We also maintain an Internet site at www.1capitalbank.com, which contains information relating to us and our business.

Prior to the consummation of the share exchange that was effective on September 8, 2006, First Capital Bank filed annual, quarterly and current reports, proxy statements and other information with the Board of Governors of the Federal Reserve System (the “FRB”). You may read or copy any document we filed with the FRB at the FRB reading room located in room M-P 500, Martin Building, 20th and C Streets, N.W., Washington, DC 20551 or the FRB Public Affairs Information Room located on the ground floor, C Street entrance of the Eccles Building, which is located adjacent to the Martin Building on Constitution Avenue, between 20th and 21st Streets, N.W., Washington, D.C. Call the FRB at (202) 452-3684 or 3685 for further information on reviewing these documents.

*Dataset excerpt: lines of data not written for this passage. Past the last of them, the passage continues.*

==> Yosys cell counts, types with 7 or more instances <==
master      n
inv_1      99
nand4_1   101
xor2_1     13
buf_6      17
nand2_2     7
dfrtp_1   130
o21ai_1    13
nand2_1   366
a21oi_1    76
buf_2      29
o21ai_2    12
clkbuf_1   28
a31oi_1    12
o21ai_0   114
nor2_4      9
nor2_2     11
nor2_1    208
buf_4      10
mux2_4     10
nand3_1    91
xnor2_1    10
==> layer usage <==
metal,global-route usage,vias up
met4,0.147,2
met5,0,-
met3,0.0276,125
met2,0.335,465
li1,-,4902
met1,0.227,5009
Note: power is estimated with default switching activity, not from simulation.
<file path="src/rtl/tiso_pkg.sv">
package tiso_pkg;
  localparam int LVL_W  = 2;
  localparam int CODE_W = 8;

  typedef logic [LVL_W-1:0]  lvl_t;
  typedef logic [CODE_W-1:0] code_t;

  localparam code_t NOOP_CMD = 8'hB4;
  localparam lvl_t  TOP_LVL  = lvl_t'((1 << LVL_W) - 1);

  // stage index -> sparse code
  function automatic code_t lvl_to_code(input lvl_t l);
    case (l)
      2'd0:    return 8'hB4;
      2'd1:    return 8'h51;
      2'd2:    return 8'h8A;
      default: return 8'h6F;
    endcase
  endfunction

  // sparse code -> stage index; an unknown code decodes as the top stage (fail locked)
  function automatic lvl_t code_to_lvl(input code_t c);
    case (c)
      8'hB4:   return 2'd0;
      8'h51:   return 2'd1;
      8'h8A:   return 2'd2;
      default: return TOP_LVL;
    endcase
  endfunction

  // widened sum so the overflow bit survives
  function automatic logic [LVL_W:0] wide_sum(input lvl_t a, input lvl_t b);
    return {1'b0, a} + {1'b0, b};
  endfunction
endpackage

</file>
<file path="src/rtl/tiso_cmd_decode.sv">
module tiso_cmd_decode
  import tiso_pkg::*;
#(
  parameter int ADDR_W = 8,
  parameter int DATA_W = 32,
  parameter logic [ADDR_W-1:0] OFS_CMD  = 'h10,
  parameter logic [ADDR_W-1:0] OFS_STAT = 'h14,
  parameter logic [ADDR_W-1:0] OFS_NIDX = 'h18
) (
  input  logic              clk,
  input  logic              rst_n,
  input  logic              wr_en,
  input  logic [ADDR_W-1:0] wr_addr,
  input  logic [DATA_W-1:0] wr_data,
  output logic              inc_req,
  output logic              nidx_we,
  output lvl_t              nidx_d
);
  logic  hit_cmd, hit_nidx;
  code_t cmd_byte;
  logic  unused_hi;

  assign hit_cmd   = wr_en && (wr_addr == OFS_CMD);
  assign hit_nidx  = wr_en && (wr_addr == OFS_NIDX);
  assign cmd_byte  = wr_data[CODE_W-1:0];
  assign unused_hi = ^wr_data[DATA_W-1:CODE_W];

  assign inc_req = hit_cmd && (cmd_byte != NOOP_CMD);
  assign nidx_we = hit_nidx;
  assign nidx_d  = wr_data[LVL_W-1:0];


  stat_wr_inert_chk: assert property (@(posedge clk) disable iff (!rst_n)
    (wr_en && wr_addr == OFS_STAT) |-> (!inc_req && !nidx_we));

  noop_cmd_chk: assert property (@(posedge clk) disable iff (!rst_n)
    (wr_en && wr_data[CODE_W-1:0] == 8'hB4) |-> !inc_req);
endmodule

</file>
<file path="src/rtl/tiso_level_fsm.sv">
module tiso_level_fsm
  import tiso_pkg::*;
(
  input  logic  clk,
  input  logic  rst_n,
  input  logic  inc_req,
  output code_t lvl_code,
  output lvl_t  lvl_idx
);
  code_t code_q, code_d;
  lvl_t  cur_lvl;
  logic  at_top;
  logic  step_ev;

  assign cur_lvl = code_to_lvl(code_q);
  assign at_top  = (cur_lvl == TOP_LVL);
  assign step_ev = inc_req && !at_top;

  always_comb begin
    code_d = code_q;
    if (step_ev) code_d = lvl_to_code(cur_lvl + lvl_t'(1));
  end

  always_ff @(posedge clk or negedge rst_n) begin
    if (!rst_n) code_q <= lvl_to_code('0);
    else        code_q <= code_d;
  end

  assign lvl_code = code_q;
  assign lvl_idx  = cur_lvl;


  hold_no_req_chk: assert property (@(posedge clk) disable iff (!rst_n)
    !inc_req |=> $stable(lvl_idx));

  single_step_chk: assert property (@(posedge clk) disable iff (!rst_n)
    (inc_req && lvl_idx != 2'd3) |=> (lvl_idx == $past(lvl_idx) + 2'd1));

  top_sticky_chk: assert property (@(posedge clk) disable iff (!rst_n)
    (lvl_idx == 2'd3) |=> (lvl_idx == 2'd3));
endmodule

</file>
<file path="src/rtl/tiso_target_calc.sv">
module tiso_target_calc
  import tiso_pkg::*;
(
  input  logic clk,
  input  logic rst_n,
  input  lvl_t cur_lvl,
  input  lvl_t nidx,
  output lvl_t tgt,
  output logic tgt_invalid
);
  logic [LVL_W:0] sum;

  assign sum         = wide_sum(cur_lvl, nidx);
  assign tgt_invalid = sum[LVL_W];
  assign tgt         = tgt_invalid ? TOP_LVL : sum[LVL_W-1:0];


  tgt_not_below_chk: assert property (@(posedge clk) disable iff (!rst_n)
    !tgt_invalid |-> (tgt >= cur_lvl));

  ovf_needs_idx_chk: assert property (@(posedge clk) disable iff (!rst_n)
    tgt_invalid |-> (nidx != 2'd0 && cur_lvl != 2'd0));
endmodule

</file>
<file path="src/rtl/tiso_level_seq.sv">
module tiso_level_seq
  import tiso_pkg::*;
#(
  parameter int ADDR_W = 8,
  parameter int DATA_W = 32,
  parameter logic [ADDR_W-1:0] OFS_CMD  = 'h10,
  parameter logic [ADDR_W-1:0] OFS_STAT = 'h14,
  parameter logic [ADDR_W-1:0] OFS_NIDX = 'h18
) (
  input  logic              clk,
  input  logic              rst_n,
  input  logic              wr_en,
  input  logic [ADDR_W-1:0] wr_addr,
  input  logic [DATA_W-1:0] wr_data,
  input  logic [ADDR_W-1:0] rd_addr,
  output logic [DATA_W-1:0] rd_data,
  output logic [7:0]        lvl_code_o,
  output logic [1:0]        lvl_idx_o,
  output logic [1:0]        tgt_idx_o,
  output logic              tgt_invalid_o
);
  logic  inc_req, nidx_we;
  lvl_t  nidx_d, nidx_q, cur_lvl, tgt;
  code_t cur_code;
  logic  tgt_inv;

  tiso_cmd_decode #(
    .ADDR_W(ADDR_W), .DATA_W(DATA_W),
    .OFS_CMD(OFS_CMD), .OFS_STAT(OFS_STAT), .OFS_NIDX(OFS_NIDX)
  ) u_dec (
    .clk(clk), .rst_n(rst_n), .wr_en(wr_en), .wr_addr(wr_addr),
    .wr_data(wr_data), .inc_req(inc_req), .nidx_we(nidx_we), .nidx_d(nidx_d)
  );

  tiso_level_fsm u_fsm (
    .clk(clk), .rst_n(rst_n), .inc_req(inc_req),
    .lvl_code(cur_code), .lvl_idx(cur_lvl)
  );

  always_ff @(posedge clk or negedge rst_n) begin
    if (!rst_n)       nidx_q <= '0;
    else if (nidx_we) nidx_q <= nidx_d;
  end

  tiso_target_calc u_tgt (
    .clk(clk), .rst_n(rst_n), .cur_lvl(cur_lvl), .nidx(nidx_q),
    .tgt(tgt), .tgt_invalid(tgt_inv)
  );

  always_comb begin
    rd_data = '0;
    if (rd_addr == OFS_STAT)      rd_data[CODE_W-1:0] = cur_code;
    else if (rd_addr == OFS_NIDX) rd_data[LVL_W-1:0]  = nidx_q;
  end

  assign lvl_code_o    = cur_code;
  assign lvl_idx_o     = cur_lvl;
  assign tgt_idx_o     = tgt;
  assign tgt_invalid_o = tgt_inv;


  nidx_load_chk: assert property (@(posedge clk) disable iff (!rst_n)
    nidx_we |=> (rd_addr != OFS_NIDX || rd_data[1:0] == $past(wr_data[1:0])));

  stat_prestep_chk: assert property (@(posedge clk) disable iff (!rst_n)
    (rd_addr == OFS_STAT) |-> (rd_data[7:0] == lvl_code_o));
endmodule

</file>
**config.mk**
```make
export PLATFORM = sky130hd
export DESIGN_NAME = bank_map_top
export DESIGN_NICKNAME = d
export VERILOG_FILES = /design/src/rtl/bank_map_pkg.sv /design/src/rtl/bank_map_select.sv /design/src/rtl/bank_map_fold.sv /design/src/rtl/bank_map_ptr.sv /design/src/rtl/bank_map_top.sv
export SDC_FILE = /design/constraint.sdc
export NUM_CORES = 1
export LEC_CHECK = 0
export CORE_UTILIZATION = 42
export DETAILED_ROUTE_END_ITERATION = 16
export PLACE_DENSITY = 0.82
export SLEW_MARGIN = 20
export SYNTH_ARGS = -nofsm -noshare
export SYNTH_HDL_FRONTEND = slang
export SYNTH_SLANG_ARGS = --single-unit
```
**constraint.sdc**
```tcl
create_clock -name clk_i -period 2.6 [get_ports clk_i]
set_input_delay 0.26 -clock clk_i [delete_from_list [all_inputs] [get_ports clk_i]]
set_output_delay 0.26 -clock clk_i [all_outputs]
set_load 0.1 [all_outputs]
```
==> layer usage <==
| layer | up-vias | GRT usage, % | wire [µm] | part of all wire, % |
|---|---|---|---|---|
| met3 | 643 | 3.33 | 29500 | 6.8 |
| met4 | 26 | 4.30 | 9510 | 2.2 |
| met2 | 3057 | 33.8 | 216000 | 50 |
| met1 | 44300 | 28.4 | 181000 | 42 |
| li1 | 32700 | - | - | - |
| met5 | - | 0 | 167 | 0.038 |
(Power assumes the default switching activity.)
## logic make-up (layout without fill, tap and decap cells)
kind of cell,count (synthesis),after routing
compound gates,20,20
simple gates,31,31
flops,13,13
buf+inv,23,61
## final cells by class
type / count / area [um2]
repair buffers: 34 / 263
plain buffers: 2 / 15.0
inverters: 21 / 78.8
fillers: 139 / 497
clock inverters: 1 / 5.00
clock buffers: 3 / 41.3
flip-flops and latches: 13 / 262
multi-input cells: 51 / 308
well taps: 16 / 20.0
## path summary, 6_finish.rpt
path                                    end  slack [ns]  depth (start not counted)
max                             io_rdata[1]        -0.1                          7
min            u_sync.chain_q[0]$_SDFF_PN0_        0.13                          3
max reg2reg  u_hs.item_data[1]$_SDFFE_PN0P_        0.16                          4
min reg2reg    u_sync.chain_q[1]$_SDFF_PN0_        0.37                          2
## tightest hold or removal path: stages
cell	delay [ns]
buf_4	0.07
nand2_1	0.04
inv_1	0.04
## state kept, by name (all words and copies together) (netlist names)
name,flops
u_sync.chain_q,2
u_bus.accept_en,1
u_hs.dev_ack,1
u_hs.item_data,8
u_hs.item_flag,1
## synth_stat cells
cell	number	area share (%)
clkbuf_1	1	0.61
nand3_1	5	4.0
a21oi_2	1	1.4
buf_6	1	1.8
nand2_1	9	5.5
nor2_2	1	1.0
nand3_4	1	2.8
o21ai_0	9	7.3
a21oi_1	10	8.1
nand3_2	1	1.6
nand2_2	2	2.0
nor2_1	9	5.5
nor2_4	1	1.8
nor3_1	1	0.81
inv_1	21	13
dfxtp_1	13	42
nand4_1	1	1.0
$ cat src/rtl/csm_pkg.sv
package csm_pkg;

    localparam int unsigned OPW_DEFAULT = 4;

    // Shift-and-add reference product, used only by assertions.
    function automatic logic [63:0] shift_add_product(
        input logic [31:0] mcand,
        input logic [31:0] mplier,
        input int unsigned width
    );
        logic [63:0] acc_d;
        acc_d = '0;
        for (int unsigned i = 0; i < width; i++) begin
            if (mplier[i]) begin
                acc_d = acc_d + (64'(mcand) << i);
            end
        end
        return acc_d;
    endfunction

endpackage

$ cat src/rtl/csm_half_cell.sv
module csm_half_cell (
    input  logic x_in,
    input  logic y_in,
    output logic sum_out,
    output logic carry_out
);
    always_comb begin
        sum_out   = x_in ^ y_in;
        carry_out = x_in & y_in;
    end
endmodule

$ cat src/rtl/csm_full_cell.sv
module csm_full_cell (
    input  logic x_in,
    input  logic y_in,
    input  logic z_in,
    output logic sum_out,
    output logic carry_out
);
    logic half_d;

    always_comb begin
        half_d    = x_in ^ y_in;
        sum_out   = half_d ^ z_in;
        carry_out = (x_in & y_in) | (half_d & z_in);
    end
endmodule

$ cat src/rtl/csm_cla_adder.sv
module csm_cla_adder #(
    parameter int unsigned AW = 4
) (
    input  logic [AW-1:0] x_in,
    input  logic [AW-1:0] y_in,
    input  logic          cin,
    output logic [AW-1:0] sum_out,
    output logic          cout
);
    logic [AW-1:0] gen_d;
    logic [AW-1:0] prop_d;
    logic [AW:0]   cy_d;

    // Each carry is a flat sum of products of generate, propagate and cin.
    always_comb begin
        logic chain_d;
        logic term_d;
        logic acc_d;
        gen_d   = x_in & y_in;
        prop_d  = x_in ^ y_in;
        cy_d    = '0;
        cy_d[0] = cin;
        for (int k = 1; k <= int'(AW); k++) begin
            chain_d = cin;
            for (int q = 0; q < k; q++) begin
                chain_d = chain_d & prop_d[q];
            end
            acc_d = chain_d;
            for (int m = 0; m < k; m++) begin
                term_d = gen_d[m];
                for (int q = m + 1; q < k; q++) begin
                    term_d = term_d & prop_d[q];
                end
                acc_d = acc_d | term_d;
            end
            cy_d[k] = acc_d;
        end
        sum_out = prop_d ^ cy_d[AW-1:0];
        cout    = cy_d[AW];
    end

    always_comb begin
        assert_cla_sum_R6: assert ({cout, sum_out} ==
            ({1'b0, x_in} + {1'b0, y_in} + (AW+1)'(cin)))
            else $error("lookahead sum differs from operand sum");
    end
endmodule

INCORPORATION OF CERTAIN INFORMATION BY REFERENCE

The SEC allows us to “incorporate by reference” the information we file with it, which means that we can disclose important information to you by referring to those documents. The information incorporated by reference is considered to be part of this Prospectus and information we file later with the SEC will automatically update and supersede this information. We incorporate by reference the following documents:

 

   

our Annual Report on Form 10-K for the year ended December 31, 2010, filed with the SEC on March 31, 2011;

 

   

our Amendment No. 1 to Annual Report on Form 10-K for the year ended December 31, 2010, filed with the SEC on May 4, 2011;

 

   

our Amendment No. 2 to Annual Report on Form 10-K for the year ended December 31, 2010, filed with the SEC on December 15, 2011;

 

   

our Quarterly Report on Form 10-Q for the quarterly period ended September 30, 2011, filed with the SEC on November 14, 2011;

 

   

our Quarterly Report on Form 10-Q for the quarterly period ended June 30, 2011, filed with the SEC on August 15, 2011;

 

   

our Quarterly Report on Form 10-Q for the quarterly period ended March 31, 2011, filed with the SEC on May 16;

 

   

our Current Reports on Form 8-K, filed with the SEC on May 3, 2011, May 13, 2011, May 23, 2011, August 10, 2011 and November 2, 2011;

 

   

the portions of our Definitive Proxy Statement on Schedule 14A, filed with the SEC on April 14, 2011, that are deemed “filed” with the SEC under the Exchange Act;

 

   

the description of our common stock contained in our Registration Statement on Form 8-A, filed with the SEC on June 14, 2007, including any amendment or report filed with the SEC for the purpose of updating such description; and

 

   

all other reports filed by FCB pursuant to Section 13(a) or 15(d) of the Exchange Act since the end of the fiscal year covered by the Annual Report described above.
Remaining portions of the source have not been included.